科学家早已知道,有些“垃圾”DNA(重复性DNA片段)能够进化成外显子(exon),作为高等有机体内编码蛋白基因的构成成分。美国科学家近日发现证据表明,大量来自垃圾DNA的外显子在基因调控中发挥着作用。相关论文10月17日发表在《PloS遗传学》(PLoS Genetics)上。
大约一半的人类DNA由重复性片段构成,其中包括转座子(transposon),它能换位到基因组内的不同位置。反转录转座子(retrotransposon)可被转录入RNA,之后被重整入基因组DNA。人类基因组中最常见的反转录转座子是Alu序列,它拥有超过100万个拷贝,占据了大约10%的人类基因组。
论文高级作者、美国爱荷华大学医学院的Yi Xing说:“Alu序列是新外显子的主要来源。Alu是灵长类特异性的反转录转座子,从它制造外显子可能有助于形成灵长类的独特特性,所以我们想要更好了解这一过程。”
研究人员使用了高密度外显子微矩阵技术,这一技术拥有将近6百万个探针,用来监测人类所有外显子的表达模式。研究人员利用所得数据,分析了11个人类组织中330个来源于Alu的外显子,鉴别出许多具有令人感兴趣的表达和功能特性的外显子。
论文第一作者、爱荷华大学内科医学系的Lan Lin说:“人类基因组中的数百个外显子都是来自于Alu序列,全基因组外显子微矩阵技术使我们能够快速鉴别出最可能有助于调控基因表达和功能的外显子。”
对人类的一个基因SEPN1(与肌肉营养失调有关)的分析,对照来自黑猩猩和短尾猿组织的数据,表明,一个来源于Alu的肌肉特异性外显子是来源于人类和黑猩猩进化分歧后发生的人类特异性改变。
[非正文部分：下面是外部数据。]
This is an optimization exercise on Yosys and OpenROAD, whose aim is small area, not a production implementation. The RTL was checked by simulation tests, not by an equivalence proof against the original design. Power figures rest on the tool's default switching activity, not on a simulated workload.

==> run a <==
Design snow_scene_top, start of the top module:
module snow_scene_top
(
    input  wire logic  clk_i,
    input  wire logic  rst_i,
    input  wire logic  cen_i,        
    input  scene_pkg::rgb_t       vid_rgb_i,    
    input  scene_pkg::blank_t      blank_i,
    input  scene_pkg::sync_t      sync_i,
    output scene_pkg::sync_t      sync_o,       
    output scene_pkg::rgb_t       rgb_o
);
==> module snowflake_twin, before the edit <==
module snowflake_twin
#(
    parameter int unsigned FLAKE_INDEX = 8        
) (
    input  wire logic [10:0] flake_x_i,       
    input  wire logic [10:0] flake_y_i,
    input  wire logic [10:0] u_i,             
    input  wire logic [10:0] v_i,
    output logic             hit_o
);
    function automatic logic [11:0] add11(input logic [10:0] a, input logic [10:0] b,
                                          input logic cin);
        logic c;
        c = cin;
        for (int i = 0; i < 11; i++) begin
            add11[i] = a[i] ^ b[i] ^ c;
            c        = (a[i] & b[i]) | (a[i] & c) | (b[i] & c);
        end
        add11[11] = c;
    endfunction
    function automatic logic flake_hit(input logic [10:0] u, input logic [10:0] v);
        logic [2:0] dx;
        logic [2:0] dy;
        dx = u[3] ? {u[2] ^ (u[1] & u[0]), u[1] ^ u[0], ~u[0]} : ~u[2:0];
        dy = v[3] ? {v[2] ^ (v[1] & v[0]), v[1] ^ v[0], ~v[0]} : ~v[2:0];
        flake_hit = (u[10:4] == 7'd0) && (v[10:4] == 7'd0) &&
                    (u[3:0] != 4'd15) && (v[3:0] != 4'd15) &&
                    ((dx[2:1] == 2'd0) || (dy[2:1] == 2'd0) || (dx == dy));
    endfunction
    localparam bit ODD_PHASE = (FLAKE_INDEX == 11);
    localparam logic [10:0] Y_LOW   = 1080 / 3;                           
    localparam logic [10:0] X_OV_LO = 1920 - 1280;                        
    localparam logic [10:0] X_OV_HI = 1920 - 1280 - 137;        
    logic        low;           
    logic        ov;            
    logic [10:0] ku;            
    logic [10:0] kv;            
    logic [11:0] u;
    logic [11:0] v;
    assign low = add11(flake_y_i, ~Y_LOW, 1'b1) >> 11;
    assign ov  = add11(flake_x_i, low ? ~X_OV_HI : ~X_OV_LO, 1'b1) >> 11;
    assign ku = low ? (ov ? 11'd503 : 11'd631)       
                    : (ov ? 11'd640 : 11'd768);      
    assign kv = low ? {8'd45, 1'b0, ODD_PHASE & flake_y_i[1], 1'b0} : 11'd1328;
    logic [11:0] ul;
    logic [11:0] vl;
    logic [11:0] uh_zero;
    logic [11:0] vh_zero;
    assign ul      = add11({7'd0, u_i[3:0]}, {7'd0, ku[3:0]}, 1'b0);
    assign vl      = add11({7'd0, v_i[3:0]}, {7'd0, kv[3:0]}, 1'b0);
    assign uh_zero = add11({4'd0, ~ku[10:4]}, {10'd0, ~ul[4]}, 1'b0);      
    assign vh_zero = add11({4'd0, ~kv[10:4]}, {10'd0, ~vl[4]}, 1'b0);
    assign u = {1'b0, (u_i[10:4] == uh_zero[6:0]) ? 7'd0 : 7'd1, ul[3:0]};
    assign v = {1'b0, (v_i[10:4] == vh_zero[6:0]) ? 7'd0 : 7'd1, vl[3:0]};
    assign hit_o = flake_hit(u[10:0], v[10:0]);
endmodule
Source: an optimization exercise on an open RTL-to-GDS flow (aim: small area, a short achievable clock period and few clock cycles). Production flows keep margins and buffers that such runs may drop.
In this exercise RTL edits were held to simulation tests only and were not proved equivalent to the original.
Power and IR drop assume default switching activity.

// gfStreamTop
module gfStreamTop #(
	parameter int slotCount = 4
) (
	input logic clk,
	input logic reset,
	input logic runValue,
	output logic runClear,
	output logic regReq,
	input logic regAck,
	output hostPkg::regAddrT regAddr,
	input logic regReadValid,
	input hostPkg::hostWordT regReadData,
	output logic inReadReq,
	input logic inReadAck,
	output hostPkg::memAddrT inReadAddr,
	input logic inReadValid,
	input hostPkg::hostWordT inReadData,
	output logic outWriteReq,
	input logic outWriteAck,
	output hostPkg::memAddrT outWriteAddr,
	output hostPkg::hostWordT outWriteData
);
	localparam int ptrBits = (slotCount > 8) ? 4 : (slotCount > 4) ? 3 : (slotCount > 2) ? 2 : 1;
	localparam int creditLimit = slotCount + 1;
	localparam int usedBits = (creditLimit > 15) ? 5 : (creditLimit > 7) ? 4 : (creditLimit > 3) ? 3 : 2;
	function automatic logic [7:0] xtime(input logic [7:0] x);
		xtime = {x[6:0], 1'b0} ^ (x[7] ? 8'h1b : 8'h00);
  ...
Settings: LEC_CHECK=0, CAP_MARGIN=0, CORE_MARGIN=2, CORE_UTILIZATION=60, CTS_BUF_LIST=sky130_fd_sc_hd__clkbuf_4 sky130_fd_sc_hd__clkbuf_8, SETUP_SLACK_MARGIN=2.7, SLEW_MARGIN=0; clock period 4.5 ns.
standard.sh (not shown) runs the stock make flow with config.mk's settings and CLKGATE_MAP_FILE= SYNTH_SCRIPT=/design/flow/synth_recipe.tcl, a recipe that flattens the netlist after the stock synthesis.
==> flow/flow/run.sh <==
#!/bin/bash
# Standard layout with two resizer changes: port buffers are plain buffers
# instead of delay cells, and resizing may change a cell's footprint.
set -o pipefail
bash standard.sh MATCH_CELL_FOOTPRINT=0 \
	"BUFFER_PORTS_ARGS=-buffer_cell sky130_fd_sc_hd__buf_2" \
	finish > flow_make.log 2>&1
The first run finished with timing, DRC and antenna clean.
Testbench counts at the start, summed over its fixed seeds: cycles 52,628.
Next try:
==> flow/flow/run.sh (replaced) <==
#!/bin/bash
# Standard layout with resizer and clock tree changes: port buffers are
# plain buffers instead of delay cells, resizing may change a cell's
# footprint, and the clock tree gets no dummy loads.
set -o pipefail
bash standard.sh MATCH_CELL_FOOTPRINT=0 \
	"BUFFER_PORTS_ARGS=-buffer_cell sky130_fd_sc_hd__buf_2" \
	"CTS_ARGS=-sink_clustering_enable -repair_clock_nets -dont_use_dummy_load -buf_list {sky130_fd_sc_hd__clkbuf_4 sky130_fd_sc_hd__clkbuf_8}" \
	finish > flow_make.log 2>&1
- SETUP_SLACK_MARGIN: 2.7 -> 2.4
What happened: Global-route usage falls by 4.0 points. Flip-flop and latch count stays the same. Routed wire length goes down by 20%.
Next try:
==> flow/flow/run.sh (replaced) <==
#!/bin/bash
# Standard layout with two resizer changes: port buffers are plain buffers
# instead of delay cells, and resizing may change a cell's footprint.
set -o pipefail
bash standard.sh MATCH_CELL_FOOTPRINT=0 \
	"BUFFER_PORTS_ARGS=-buffer_cell sky130_fd_sc_hd__buf_2" \
	finish > flow_make.log 2>&1
- CTS_BUF_LIST: sky130_fd_sc_hd__clkbuf_4 sky130_fd_sc_hd__clkbuf_8 -> default
- SETUP_SLACK_MARGIN: 2.4 -> 2.5
After rerunning: Clock power increases by 36%; total power increases by 11%; setup slack gets worse by 0.015 ns; via count increases by 5.1%.

== build 95 ==
gfStreamTop again, from the RTL that the note above started with.
export LEC_CHECK = 0
export CAP_MARGIN = 0
export CORE_MARGIN = 2
export CORE_UTILIZATION = 50
export CTS_BUF_LIST = sky130_fd_sc_hd__clkbuf_4 sky130_fd_sc_hd__clkbuf_8
export SETUP_SLACK_MARGIN = 2.45
export SLEW_MARGIN = 0
create_clock -name core_clock -period 4.5 [get_ports {clk}]
==> flow/flow/run.sh <==
#!/bin/bash
# Standard layout with resizer and clock tree changes: port buffers are
# plain buffers instead of delay cells, resizing may change a cell's
# footprint, and the clock tree gets no dummy loads.
set -o pipefail
bash standard.sh MATCH_CELL_FOOTPRINT=0 \
	"BUFFER_PORTS_ARGS=-buffer_cell sky130_fd_sc_hd__buf_2" \
	"CTS_ARGS=-sink_clustering_enable -repair_clock_nets -dont_use_dummy_load -buf_list {sky130_fd_sc_hd__clkbuf_4 sky130_fd_sc_hd__clkbuf_8}" \
	finish > flow_make.log 2>&1
Testbench counts of build 95, summed over its fixed seeds: cycles 52,628.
Xing表示:“这样来看,这个外显子仅仅在人类肌肉中高水平表达,而在任何其它人类组织或非人类灵长类组织中均不是这样。这意味着这个外显子在肌肉中扮演了功能性角色,而这一作用是人类特异性的。”(生物谷Bioon.com)
生物谷推荐原始出处:
PLoS Genetics,doi:10.1371/journal.pgen.1000225,Lan Lin,Yi Xing
Diverse Splicing Patterns of Exonized Alu Elements in Human Tissues
Lan Lin1, Shihao Shen2, Anne Tye1, James J. Cai3, Peng Jiang1, Beverly L. Davidson1,4,5, Yi Xing1,6*
1 Department of Internal Medicine, University of Iowa, Iowa City, Iowa, United States of America, 2 Department of Biostatistics, University of Iowa, Iowa City, Iowa, United States of America, 3 Department of Biology, Stanford University, Stanford, California, United States of America, 4 Department of Molecular Physiology and Biophysics, University of Iowa, Iowa City, Iowa, United States of America, 5 Department of Neurology, University of Iowa, Iowa City, Iowa, United States of America, 6 Department of Biomedical Engineering, University of Iowa, Iowa City, Iowa, United States of America
Abstract
Exonization of Alu elements is a major mechanism for birth of new exons in primate genomes. Prior analyses of expressed sequence tags show that almost all Alu-derived exons are alternatively spliced, and the vast majority of these exons have low transcript inclusion levels. In this work, we provide genomic and experimental evidence for diverse splicing patterns of exonized Alu elements in human tissues. Using Exon array data of 330 Alu-derived exons in 11 human tissues and detailed RT-PCR analyses of 38 exons, we show that some Alu-derived exons are constitutively spliced in a broad range of human tissues, and some display strong tissue-specific switch in their transcript inclusion levels. Most of such exons are derived from ancient Alu elements in the genome. In SEPN1, mutations of which are linked to a form of congenital muscular dystrophy, the muscle-specific inclusion of an Alu-derived exon may be important for regulating SEPN1 activity in muscle. Realtime qPCR analysis of this SEPN1 exon in macaque and chimpanzee tissues indicates human-specific increase in its transcript inclusion level and muscle specificity after the divergence of humans and chimpanzees. Our results imply that some Alu exonization events may have acquired adaptive benefits during the evolution of primate transcriptomes.